Madhav Desai (M’01) received the B.Tech. degree in electrical engineering from Indian Institute of Technology (IIT), Bombay, in 1984, and the M.S. and Ph.D. degrees from University of Illinois, Urbana-Champaign, in 1986 and 1991, respectively. During the period 1992–1996, he worked in Semiconductor Engineering Group, Digital Equipment Corporation (DEC), Hudson, MA, where he was Principal Engineer. Since 1996, he has been with IIT, where he is currently an Associate Professor. He has consulted extensively for industries in the area of VLSI design. His primary research interests include VLSI design, design automation, graph theory, and circuits and systems.

Ritu Gupta received the B.Tech. and M.Tech. degrees (under dual degree program) in electrical engineering with specialization in microelectronics from Indian Institute of Technology (IIT), Bombay, India, in 2002. She is currently working toward the Ph.D. degree at the University of Illinois, Urbana-Champaign. Her research interests include VLSI design and computer architecture.

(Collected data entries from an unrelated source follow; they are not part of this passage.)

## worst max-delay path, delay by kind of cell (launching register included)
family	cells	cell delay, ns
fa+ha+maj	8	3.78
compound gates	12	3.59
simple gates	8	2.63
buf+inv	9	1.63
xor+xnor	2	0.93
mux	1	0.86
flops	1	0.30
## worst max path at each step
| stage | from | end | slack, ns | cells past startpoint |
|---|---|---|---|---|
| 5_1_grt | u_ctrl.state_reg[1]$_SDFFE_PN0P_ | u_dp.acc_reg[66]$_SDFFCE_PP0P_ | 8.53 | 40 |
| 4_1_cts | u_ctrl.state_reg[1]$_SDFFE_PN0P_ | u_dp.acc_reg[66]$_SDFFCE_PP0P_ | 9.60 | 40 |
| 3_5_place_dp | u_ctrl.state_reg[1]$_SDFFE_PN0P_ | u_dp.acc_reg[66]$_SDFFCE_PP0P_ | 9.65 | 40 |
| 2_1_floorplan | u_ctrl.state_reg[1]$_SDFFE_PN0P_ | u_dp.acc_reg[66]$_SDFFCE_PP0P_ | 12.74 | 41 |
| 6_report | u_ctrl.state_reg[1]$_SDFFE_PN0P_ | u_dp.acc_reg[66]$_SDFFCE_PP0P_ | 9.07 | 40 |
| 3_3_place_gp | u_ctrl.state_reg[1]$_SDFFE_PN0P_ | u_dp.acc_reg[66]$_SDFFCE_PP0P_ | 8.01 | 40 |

Abhay Karandikar (M’01) received the M.Tech. and Ph.D. degrees from Indian Institute of Technology (IIT), Kanpur, India, in 1988 and 1994, respectively. During 1988–1989, he worked in the Indian Space Research Organization, Ahmedabad, India. During 1994–1997, he worked in the Center for Development of Advanced Computing, Pune, India, as Team Coordinator in the High-Speed Communications Group. Since 1997, he has been with IIT, Bombay, where he is currently an Associate Professor in the Department of Electrical Engineering. He has consulted extensively for industries in the area of communications network. His research interests include quality-of-service in Internet, VLSI in communications systems, and statistical communications theory.

Kshitiz Saxena received the B.Tech. and M.Tech. degrees (under dual degree program) in electrical engineering with specialization in communications and signal processing from Indian Institute of Technology (IIT), Bombay, in 2001. He is currently working in Sun Microsystems, Bangalore, India, as a Member of Technical Staff. His research interests include high-speed router design and optical networks.

Vinayak Samant received the B.Tech. degree in electrical engineering from Indian Institute of Technology (IIT), Bombay, in 2002. He is currently working toward the MBA degree at the Indian Institute of Management, Lucknow, India.